Most of the food products have a very short life span, and hence require intense temperature management to preserve their shelf life, so transporters’ key challenge is, return load. According to Singh, in India, road transportation is a primary and critical concern, following non-reliable condition of roads and traffic in different areas which increases the time of delivery and painful challenge for the transporters. Also limited time of entry to cities for transport vehicles makes the distribution cost more costly and delay in distributions.

Growth prospects for cold chain in F&B industry
Currently most cold storages in India are smaller in size ranging from 5-12000 Pallets. We feel that multi-commodity storage facilities with minimum size of 25000 Pallets will be ideal for the future needs and there is tremendous scope to build huge facilities which can cater to domestic as well as exim trading of commodities. If the storage facility supports the logistics, both inbound and outbound, the service provider can move up the value chain and offer bundled services to the user, thereby ensuring stickiness of customer.

Noting the same, Rathore highlights “We are predominantly focused on the Pharmaceutical sector. However, for the Food & Beverage industry the opportunity lies in building large scale cold storages which will reduce the cost per pallet and a better understanding of product seasonality’s, thereby enabling better utilisation of space.” Consumer awareness towards quality and shelf like is also enforcing companies to use better storage and transportation conditions thereby leading to upgradation towards quality infrastructure.

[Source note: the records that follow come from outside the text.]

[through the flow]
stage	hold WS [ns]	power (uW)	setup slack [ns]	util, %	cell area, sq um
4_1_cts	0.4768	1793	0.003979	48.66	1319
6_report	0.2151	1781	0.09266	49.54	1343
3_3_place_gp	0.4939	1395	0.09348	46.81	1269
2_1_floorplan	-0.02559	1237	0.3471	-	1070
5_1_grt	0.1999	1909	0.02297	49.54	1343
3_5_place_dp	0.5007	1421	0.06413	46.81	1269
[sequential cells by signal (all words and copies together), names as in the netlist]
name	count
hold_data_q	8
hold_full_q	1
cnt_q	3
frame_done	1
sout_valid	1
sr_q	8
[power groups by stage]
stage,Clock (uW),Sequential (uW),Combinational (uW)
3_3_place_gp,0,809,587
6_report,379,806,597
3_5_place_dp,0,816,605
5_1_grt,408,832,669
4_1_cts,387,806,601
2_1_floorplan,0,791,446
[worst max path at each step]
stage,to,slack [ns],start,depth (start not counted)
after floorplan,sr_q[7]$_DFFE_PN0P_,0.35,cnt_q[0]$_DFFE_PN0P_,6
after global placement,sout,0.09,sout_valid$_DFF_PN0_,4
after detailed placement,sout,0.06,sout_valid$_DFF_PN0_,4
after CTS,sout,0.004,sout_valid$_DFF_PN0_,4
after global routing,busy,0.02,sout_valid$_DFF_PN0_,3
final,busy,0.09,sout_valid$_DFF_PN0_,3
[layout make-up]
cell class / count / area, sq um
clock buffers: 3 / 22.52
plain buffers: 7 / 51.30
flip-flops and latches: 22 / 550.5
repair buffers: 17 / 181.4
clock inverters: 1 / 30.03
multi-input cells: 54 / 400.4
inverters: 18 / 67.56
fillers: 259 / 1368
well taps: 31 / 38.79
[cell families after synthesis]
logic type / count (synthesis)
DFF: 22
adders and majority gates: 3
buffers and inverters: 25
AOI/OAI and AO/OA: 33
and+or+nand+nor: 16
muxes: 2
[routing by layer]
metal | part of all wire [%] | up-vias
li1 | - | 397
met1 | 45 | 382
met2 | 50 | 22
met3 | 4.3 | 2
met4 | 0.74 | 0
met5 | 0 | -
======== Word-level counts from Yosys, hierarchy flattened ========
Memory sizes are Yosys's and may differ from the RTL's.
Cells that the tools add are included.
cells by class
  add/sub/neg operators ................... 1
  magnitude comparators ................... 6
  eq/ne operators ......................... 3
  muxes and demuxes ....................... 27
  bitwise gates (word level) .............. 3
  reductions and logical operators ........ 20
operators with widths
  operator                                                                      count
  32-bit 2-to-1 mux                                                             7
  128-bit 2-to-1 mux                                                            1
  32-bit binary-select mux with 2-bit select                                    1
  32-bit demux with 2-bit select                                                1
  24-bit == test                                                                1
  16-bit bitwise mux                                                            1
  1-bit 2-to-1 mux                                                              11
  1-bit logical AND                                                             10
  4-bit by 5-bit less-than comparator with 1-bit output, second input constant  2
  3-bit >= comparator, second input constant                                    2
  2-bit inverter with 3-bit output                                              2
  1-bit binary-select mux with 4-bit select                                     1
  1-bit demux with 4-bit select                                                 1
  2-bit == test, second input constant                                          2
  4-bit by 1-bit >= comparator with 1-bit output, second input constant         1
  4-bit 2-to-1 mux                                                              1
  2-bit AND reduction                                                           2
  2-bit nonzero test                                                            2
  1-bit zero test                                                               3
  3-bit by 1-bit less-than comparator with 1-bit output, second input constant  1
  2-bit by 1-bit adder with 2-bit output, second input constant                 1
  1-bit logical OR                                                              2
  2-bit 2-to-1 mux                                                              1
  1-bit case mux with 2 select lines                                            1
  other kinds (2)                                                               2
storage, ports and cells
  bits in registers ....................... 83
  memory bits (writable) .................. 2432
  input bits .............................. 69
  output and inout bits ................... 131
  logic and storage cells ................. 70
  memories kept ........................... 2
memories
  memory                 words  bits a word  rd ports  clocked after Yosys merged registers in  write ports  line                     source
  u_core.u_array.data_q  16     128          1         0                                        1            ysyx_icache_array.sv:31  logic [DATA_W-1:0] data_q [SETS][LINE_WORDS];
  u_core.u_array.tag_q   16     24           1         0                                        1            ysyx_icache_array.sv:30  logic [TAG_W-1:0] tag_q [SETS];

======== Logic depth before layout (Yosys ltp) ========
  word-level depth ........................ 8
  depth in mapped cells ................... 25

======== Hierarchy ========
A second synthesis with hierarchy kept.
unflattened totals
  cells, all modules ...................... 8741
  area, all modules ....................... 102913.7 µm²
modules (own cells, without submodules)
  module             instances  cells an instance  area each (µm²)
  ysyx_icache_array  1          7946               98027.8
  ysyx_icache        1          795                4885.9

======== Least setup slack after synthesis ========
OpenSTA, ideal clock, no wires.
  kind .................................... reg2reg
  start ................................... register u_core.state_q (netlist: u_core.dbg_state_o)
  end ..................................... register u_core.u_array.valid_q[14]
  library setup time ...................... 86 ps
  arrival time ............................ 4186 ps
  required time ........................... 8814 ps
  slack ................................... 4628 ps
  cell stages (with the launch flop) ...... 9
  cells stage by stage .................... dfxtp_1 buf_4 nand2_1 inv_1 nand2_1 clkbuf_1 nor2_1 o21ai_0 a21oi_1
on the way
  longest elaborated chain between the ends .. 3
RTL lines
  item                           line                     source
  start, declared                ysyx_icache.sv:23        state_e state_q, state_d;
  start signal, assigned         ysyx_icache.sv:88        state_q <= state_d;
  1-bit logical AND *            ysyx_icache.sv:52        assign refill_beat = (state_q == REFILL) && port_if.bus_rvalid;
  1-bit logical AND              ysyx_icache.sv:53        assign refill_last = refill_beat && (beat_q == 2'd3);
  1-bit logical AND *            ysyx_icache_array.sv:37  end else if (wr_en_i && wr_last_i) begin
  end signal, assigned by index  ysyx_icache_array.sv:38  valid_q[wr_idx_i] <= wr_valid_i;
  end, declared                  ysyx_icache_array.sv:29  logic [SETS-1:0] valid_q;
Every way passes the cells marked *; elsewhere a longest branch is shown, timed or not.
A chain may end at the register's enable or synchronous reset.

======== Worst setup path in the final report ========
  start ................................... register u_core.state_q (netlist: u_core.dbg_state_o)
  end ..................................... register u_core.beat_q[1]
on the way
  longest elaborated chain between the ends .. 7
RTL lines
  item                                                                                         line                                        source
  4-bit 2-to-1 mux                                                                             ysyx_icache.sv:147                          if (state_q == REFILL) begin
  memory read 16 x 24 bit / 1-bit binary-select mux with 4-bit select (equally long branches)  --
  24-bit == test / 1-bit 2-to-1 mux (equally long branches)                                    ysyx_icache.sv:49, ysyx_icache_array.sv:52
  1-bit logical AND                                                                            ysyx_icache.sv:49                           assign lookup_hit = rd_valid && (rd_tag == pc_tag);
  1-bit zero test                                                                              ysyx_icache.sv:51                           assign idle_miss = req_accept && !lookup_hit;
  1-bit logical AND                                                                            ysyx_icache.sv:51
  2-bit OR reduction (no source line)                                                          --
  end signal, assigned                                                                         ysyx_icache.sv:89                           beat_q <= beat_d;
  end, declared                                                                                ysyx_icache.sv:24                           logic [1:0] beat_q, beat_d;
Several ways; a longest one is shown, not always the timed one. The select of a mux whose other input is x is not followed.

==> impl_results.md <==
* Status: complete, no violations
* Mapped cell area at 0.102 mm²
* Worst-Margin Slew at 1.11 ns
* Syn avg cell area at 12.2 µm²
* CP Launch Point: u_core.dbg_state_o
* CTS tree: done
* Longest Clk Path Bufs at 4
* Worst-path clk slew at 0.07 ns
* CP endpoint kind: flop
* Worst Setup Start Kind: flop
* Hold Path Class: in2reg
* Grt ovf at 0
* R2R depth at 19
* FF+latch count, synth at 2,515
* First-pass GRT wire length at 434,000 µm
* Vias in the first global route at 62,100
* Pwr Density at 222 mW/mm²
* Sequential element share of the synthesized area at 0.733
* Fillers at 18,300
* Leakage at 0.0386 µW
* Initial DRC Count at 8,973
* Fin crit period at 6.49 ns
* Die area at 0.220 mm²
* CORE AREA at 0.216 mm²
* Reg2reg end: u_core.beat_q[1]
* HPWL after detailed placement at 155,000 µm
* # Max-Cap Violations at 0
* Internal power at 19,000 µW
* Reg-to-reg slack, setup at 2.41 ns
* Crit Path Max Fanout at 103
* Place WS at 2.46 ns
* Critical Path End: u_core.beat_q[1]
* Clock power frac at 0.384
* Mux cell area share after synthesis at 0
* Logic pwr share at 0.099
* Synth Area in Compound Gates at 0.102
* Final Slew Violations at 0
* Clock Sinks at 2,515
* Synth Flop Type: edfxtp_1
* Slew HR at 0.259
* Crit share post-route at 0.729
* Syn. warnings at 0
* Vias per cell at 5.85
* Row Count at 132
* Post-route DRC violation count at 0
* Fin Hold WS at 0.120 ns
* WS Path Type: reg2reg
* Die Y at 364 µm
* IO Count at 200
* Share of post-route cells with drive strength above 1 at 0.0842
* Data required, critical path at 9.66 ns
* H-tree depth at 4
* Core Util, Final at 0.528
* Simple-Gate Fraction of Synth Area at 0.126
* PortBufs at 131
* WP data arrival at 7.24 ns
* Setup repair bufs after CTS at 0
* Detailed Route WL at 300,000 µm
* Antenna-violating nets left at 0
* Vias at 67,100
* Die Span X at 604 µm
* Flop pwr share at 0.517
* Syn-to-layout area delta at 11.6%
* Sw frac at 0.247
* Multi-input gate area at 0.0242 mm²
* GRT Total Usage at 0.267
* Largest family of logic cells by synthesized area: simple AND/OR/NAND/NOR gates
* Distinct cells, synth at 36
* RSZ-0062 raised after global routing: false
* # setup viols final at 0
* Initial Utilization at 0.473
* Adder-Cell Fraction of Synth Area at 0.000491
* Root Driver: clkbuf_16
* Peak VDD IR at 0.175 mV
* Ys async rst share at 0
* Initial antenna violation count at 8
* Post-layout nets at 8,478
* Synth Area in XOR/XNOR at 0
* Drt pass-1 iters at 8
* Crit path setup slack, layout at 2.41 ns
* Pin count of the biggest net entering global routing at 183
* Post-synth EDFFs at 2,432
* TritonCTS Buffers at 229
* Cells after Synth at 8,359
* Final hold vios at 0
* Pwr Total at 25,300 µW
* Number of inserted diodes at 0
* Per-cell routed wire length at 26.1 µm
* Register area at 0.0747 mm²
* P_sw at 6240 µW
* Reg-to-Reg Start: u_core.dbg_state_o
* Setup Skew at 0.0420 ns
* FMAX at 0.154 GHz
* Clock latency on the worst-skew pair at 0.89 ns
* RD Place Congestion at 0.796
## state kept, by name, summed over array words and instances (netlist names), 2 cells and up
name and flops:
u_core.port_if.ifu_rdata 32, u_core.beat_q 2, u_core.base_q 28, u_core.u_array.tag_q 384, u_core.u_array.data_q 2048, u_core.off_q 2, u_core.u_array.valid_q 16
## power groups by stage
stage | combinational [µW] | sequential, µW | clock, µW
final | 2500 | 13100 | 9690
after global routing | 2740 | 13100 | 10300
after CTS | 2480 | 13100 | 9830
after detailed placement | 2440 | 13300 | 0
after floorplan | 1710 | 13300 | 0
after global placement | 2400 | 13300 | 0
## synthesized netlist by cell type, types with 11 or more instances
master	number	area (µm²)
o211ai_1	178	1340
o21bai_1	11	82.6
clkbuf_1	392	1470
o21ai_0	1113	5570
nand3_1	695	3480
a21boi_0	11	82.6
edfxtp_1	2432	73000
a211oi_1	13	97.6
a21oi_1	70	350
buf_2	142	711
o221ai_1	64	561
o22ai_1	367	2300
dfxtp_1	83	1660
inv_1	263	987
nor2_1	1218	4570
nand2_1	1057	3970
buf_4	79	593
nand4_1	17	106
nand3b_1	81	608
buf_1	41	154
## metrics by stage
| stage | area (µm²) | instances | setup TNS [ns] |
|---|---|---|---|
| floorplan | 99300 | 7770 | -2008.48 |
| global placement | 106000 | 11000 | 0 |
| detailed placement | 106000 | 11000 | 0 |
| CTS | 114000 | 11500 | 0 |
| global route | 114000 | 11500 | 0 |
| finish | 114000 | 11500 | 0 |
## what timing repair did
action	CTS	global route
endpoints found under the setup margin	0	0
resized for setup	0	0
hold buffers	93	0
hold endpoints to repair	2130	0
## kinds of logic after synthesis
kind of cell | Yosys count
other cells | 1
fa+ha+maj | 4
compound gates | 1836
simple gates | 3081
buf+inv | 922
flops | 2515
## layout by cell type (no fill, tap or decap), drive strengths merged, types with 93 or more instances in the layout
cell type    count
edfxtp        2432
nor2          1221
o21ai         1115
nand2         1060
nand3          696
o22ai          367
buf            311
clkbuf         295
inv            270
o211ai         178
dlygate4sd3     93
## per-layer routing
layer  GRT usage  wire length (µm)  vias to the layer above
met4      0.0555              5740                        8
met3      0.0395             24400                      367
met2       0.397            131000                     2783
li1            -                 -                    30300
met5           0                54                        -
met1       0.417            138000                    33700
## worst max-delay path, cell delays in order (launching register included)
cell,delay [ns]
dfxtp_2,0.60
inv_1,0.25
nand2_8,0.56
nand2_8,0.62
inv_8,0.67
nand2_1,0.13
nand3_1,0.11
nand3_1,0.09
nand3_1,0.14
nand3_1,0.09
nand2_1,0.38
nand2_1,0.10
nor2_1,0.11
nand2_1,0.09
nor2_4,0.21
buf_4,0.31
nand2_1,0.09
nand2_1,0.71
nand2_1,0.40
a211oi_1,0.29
--- src/rtl/data_bus_decoder_if.sv ---
// rtl/data_bus_decoder_if.sv - CPU data port and slave-side bus bundle for data_bus_decoder
interface data_bus_decoder_if #(
   parameter int DW   = 32,
   parameter int AW   = 24,
   parameter int SELW = 2,
   parameter int NSLV = 3
);
   logic [AW-1:0]      i_addr;
   logic               i_rd;
   logic               i_wr;
   logic [DW-1:0]      i_wdata;
   logic [DW-1:0]      o_rdata;
   logic               o_rvalid;
   logic               o_err;
   logic [15:0]        o_err_cnt;
   logic [NSLV-1:0]    o_sel;
   logic [AW-SELW-1:0] o_saddr;
   logic [DW-1:0]      o_wdata;
   logic               o_rd;
   logic               o_wr;
   logic [NSLV*DW-1:0] i_rdata;

   modport master (
      output i_addr, i_rd, i_wr, i_wdata, i_rdata,
      input  o_rdata, o_rvalid, o_err, o_err_cnt, o_sel, o_saddr, o_wdata, o_rd, o_wr
   );

   modport slave (
      input  i_addr, i_rd, i_wr, i_wdata, i_rdata,
      output o_rdata, o_rvalid, o_err, o_err_cnt, o_sel, o_saddr, o_wdata, o_rd, o_wr
   );
endinterface

--- src/rtl/data_bus_decoder.sv ---
// rtl/data_bus_decoder.sv - data-bus address decoder and read-return mux; DBUS_ERR_CNT_EN adds error counter
module data_bus_decoder #(
   parameter int          DW        = 32,
   parameter int          AW        = 24,
   parameter int          SELW      = 2,
   parameter int          NSLV      = 3,
   parameter int          RD_LAT    = 1,
   parameter logic [31:0] DEF_RDATA = 32'hDEADBEEF
) (
   input logic                i_clk,
   input logic                i_rst,
   input logic                i_clk_en,
   data_bus_decoder_if.slave  bus
);
   logic [SELW-1:0]   idx;
   logic              req;
   logic              mapped;
   logic              rd_acc;
   logic [NSLV-1:0]   sel;
   logic [DW-1:0]     rdata;
   logic              err;
   logic [RD_LAT-1:0] vld;
   logic [SELW-1:0]   sidx [RD_LAT];
   logic [SELW-1:0]   tidx;

   assign idx    = bus.i_addr[AW-1 -: SELW];
   assign req    = i_clk_en & (bus.i_rd | bus.i_wr);
   assign mapped = (32'(idx) < NSLV);
   assign rd_acc = bus.i_rd & ~bus.i_wr;
   assign tidx   = sidx[RD_LAT-1];

   always_comb begin
      sel = '0;
      for (int k = 0; k < NSLV; k++) begin
         sel[k] = req & ~i_rst & (idx == SELW'(k));
      end
   end

   // Unmapped tail index falls through to the default data word.
   always_comb begin
      rdata = DW'(DEF_RDATA);
      for (int k = 0; k < NSLV; k++) begin
         if (tidx == SELW'(k)) rdata = bus.i_rdata[k*DW +: DW];
      end
   end

   // Index stages only advance with a valid read so o_rdata stays put between reads.
   always_ff @(posedge i_clk) begin
      if (i_rst) begin
         vld <= '0;
         err <= 1'b0;
         for (int k = 0; k < RD_LAT; k++) sidx[k] <= '0;
      end else begin
         err <= req & ~mapped;
         if (i_clk_en) begin
            vld[0] <= rd_acc;
            if (rd_acc) sidx[0] <= idx;
            for (int k = 1; k < RD_LAT; k++) begin
               vld[k] <= vld[k-1];
               if (vld[k-1]) sidx[k] <= sidx[k-1];
            end
         end
      end
   end

`ifdef DBUS_ERR_CNT_EN
   logic [15:0] err_cnt;

   always_ff @(posedge i_clk) begin
      if (i_rst) begin
         err_cnt <= 16'h0000;
      end else if (err && err_cnt != 16'hFFFF) begin
         err_cnt <= err_cnt + 16'h0001;
      end
   end

   assign bus.o_err_cnt = err_cnt;
`else
   assign bus.o_err_cnt = 16'h0000;
`endif

   assign bus.o_sel    = sel;
   assign bus.o_saddr  = bus.i_addr[AW-SELW-1:0];
   assign bus.o_wdata  = bus.i_wdata;
   assign bus.o_wr     = bus.i_wr & req & mapped & ~i_rst;
   assign bus.o_rd     = rd_acc & req & mapped & ~i_rst;
   assign bus.o_rvalid = vld[RD_LAT-1] & i_clk_en;
   assign bus.o_rdata  = rdata;
   assign bus.o_err    = err;
endmodule
==> config.mk <==
export PLATFORM = sky130hd
export DESIGN_NAME = fp_seq_ctrl
export DESIGN_NICKNAME = d
export VERILOG_FILES = /design/src/rtl/fp_ctrl_pkg.sv /design/src/rtl/fp_lat_counter.sv /design/src/rtl/fp_seq_ctrl.sv
export SDC_FILE = /design/constraint.sdc
export NUM_CORES = 1
export LEC_CHECK = 0
export BUFFER_PORTS_ARGS = -buffer_cell sky130_fd_sc_hd__buf_2
export CAP_MARGIN = 20
export CELL_PAD_IN_SITES_DETAIL_PLACEMENT = 1
export CELL_PAD_IN_SITES_GLOBAL_PLACEMENT = 1
export CORE_ASPECT_RATIO = 0.9
export CORE_MARGIN = 2
export CORE_UTILIZATION = 36
export DETAILED_ROUTE_END_ITERATION = 8
export PLACE_DENSITY = 0.77
export SLEW_MARGIN = 20
export SYNTH_ARGS = -nofsm -noshare
export SYNTH_HDL_FRONTEND = slang
export SYNTH_SLANG_ARGS = --single-unit
==> constraint.sdc <==
create_clock -name clk -period 2.2 [get_ports clk]
set_clock_uncertainty 0.05 [all_clocks]
set_input_delay 0.22 -clock clk [delete_from_list [all_inputs] [get_ports clk]]
set_output_delay 0.22 -clock clk [all_outputs]
set_load 0.005 [all_outputs]
==> src/rtl/fp_ctrl_pkg.sv <==
// fp_ctrl_pkg: shared OP-FP constants, enums and the funct5/funct3 decoder
package fp_ctrl_pkg;
  localparam logic [6:0] OP_FP     = 7'b1010011;
  localparam logic [4:0] F5_ADD    = 5'b00000;
  localparam logic [4:0] F5_SUB    = 5'b00001;
  localparam logic [4:0] F5_MUL    = 5'b00010;
  localparam logic [4:0] F5_DIV    = 5'b00011;
  localparam logic [4:0] F5_SQRT   = 5'b01011;
  localparam logic [4:0] F5_SGNJ   = 5'b00100;
  localparam logic [4:0] F5_MINMAX = 5'b00101;
  localparam logic [4:0] F5_CMP    = 5'b10100;
  localparam logic [4:0] F5_CVT0   = 5'b11000;
  localparam logic [4:0] F5_CVT1   = 5'b11010;
  localparam logic [4:0] F5_MVX    = 5'b11100;
  localparam logic [4:0] F5_CVT3   = 5'b11110;
  typedef enum logic [3:0] {
    OP_ADD = 4'd0, OP_MUL = 4'd1, OP_DIV = 4'd2, OP_SQRT = 4'd3, OP_SGNJ = 4'd4,
    OP_MINMAX = 4'd5, OP_CMP = 4'd6, OP_CVTMV = 4'd7, OP_CLASS = 4'd8, OP_ILL = 4'd15
  } fp_op_e;
  typedef enum logic [1:0] {S_IDLE, S_EXEC, S_WB} state_e;
  function automatic fp_op_e fp_decode(input logic [4:0] f5, input logic [2:0] f3);
    case (f5)
      F5_ADD, F5_SUB:             return OP_ADD;
      F5_MUL:                     return OP_MUL;
      F5_DIV:                     return OP_DIV;
      F5_SQRT:                    return OP_SQRT;
      F5_SGNJ:                    return OP_SGNJ;
      F5_MINMAX:                  return OP_MINMAX;
      F5_CMP:                     return OP_CMP;
      F5_CVT0, F5_CVT1, F5_CVT3:  return OP_CVTMV;
      F5_MVX:                     return f3 == 3'b001 ? OP_CLASS : OP_CVTMV;
      default:                    return OP_ILL;
    endcase
  endfunction
endpackage

==> src/rtl/fp_lat_counter.sv <==
// fp_lat_counter: loadable latency down-counter with terminal count at 1
// Ports: clk/rst (async high), i_load + i_load_val loads, i_dec decrements, o_tc flags count==1.
module fp_lat_counter #(
  parameter int CNT_W = 5
) (
  input  logic             clk,
  input  logic             rst,
  input  logic             i_load,
  input  logic [CNT_W-1:0] i_load_val,
  input  logic             i_dec,
  output logic             o_tc
);
  logic [CNT_W-1:0] r_cnt;
  always_ff @(posedge clk or posedge rst)
    if (rst) r_cnt <= '0;
    else if (i_load) r_cnt <= i_load_val;
    else if (i_dec) r_cnt <= r_cnt - CNT_W'(1);
  assign o_tc = r_cnt == CNT_W'(1);
endmodule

Whereas according to Singh “Although the current business is passing through the difficult time in the current market scenario but demand is growing day by day but there is still scope of growth, which even can be observed from our growth. Mr. Kool had started operations with 8 vehicles in March’15 and now we are having 250+ company owned reefer vehicle and our Newly build State of the Art Cold-Storage with 6,000 MT capacity at Ghaziabad location, while another 30,000 MT is in pipeline for the next financial year.”

Final note
The F&B sector is expected to grow given the increase in purchasing power of consumers and the fact that consumers have become more conscious of ingredients and labeling as a result of recent scandals in this industry. Given the time bound nature of replenishment to F&B touch points and importance of maintaining quality at each link of the cold chain, focus of the industry will shift from single commodity storages to modern multi commodity facilities with multi-temperature distribution options. This will lead to a consolidation and introduction of better technology thus optimising the entire supply chain. With global sourcing, comes the challenge of managing a multi-country, multi-modal supply chains. There is hence a growing demand for alternate solutions such as thermal covers / blankets, eutectic plates and non-fossil fuel based technologies that can sustain temperature under extreme conditions for longer durations of time.

Investments in cold chain infrastructure and uniform distribution of their assets across the country is a prerequisite.
Divyansh Rathore, Business Head-Temperature Controlled Logistics, Future Supply Chain Solutions Ltd.

Although cold chain construction is widening its base in India, but scarcity of skilled technicians management seems unyielding in future.
Eason Cheng, Marketing Manager – Refrigeration, APAC, CAREL

This sector is very quality and compliance conscious and would not like to store its medicines with other products, and regulations can add more quality constrains for product preservation.
Rahul Agarwal, Director,Kool-ex Integrated Cold Chain Solutions

Technology advancements, with inclusion of better and more sophisticated machinery and equipment are driving the Indian cold chain industry.
Aditya Vazirani, CEO, Robinson Cold Chain Logistics

New tools and technologies add authencity the technology in maintaining the product at the right specifications throughout the supply chain.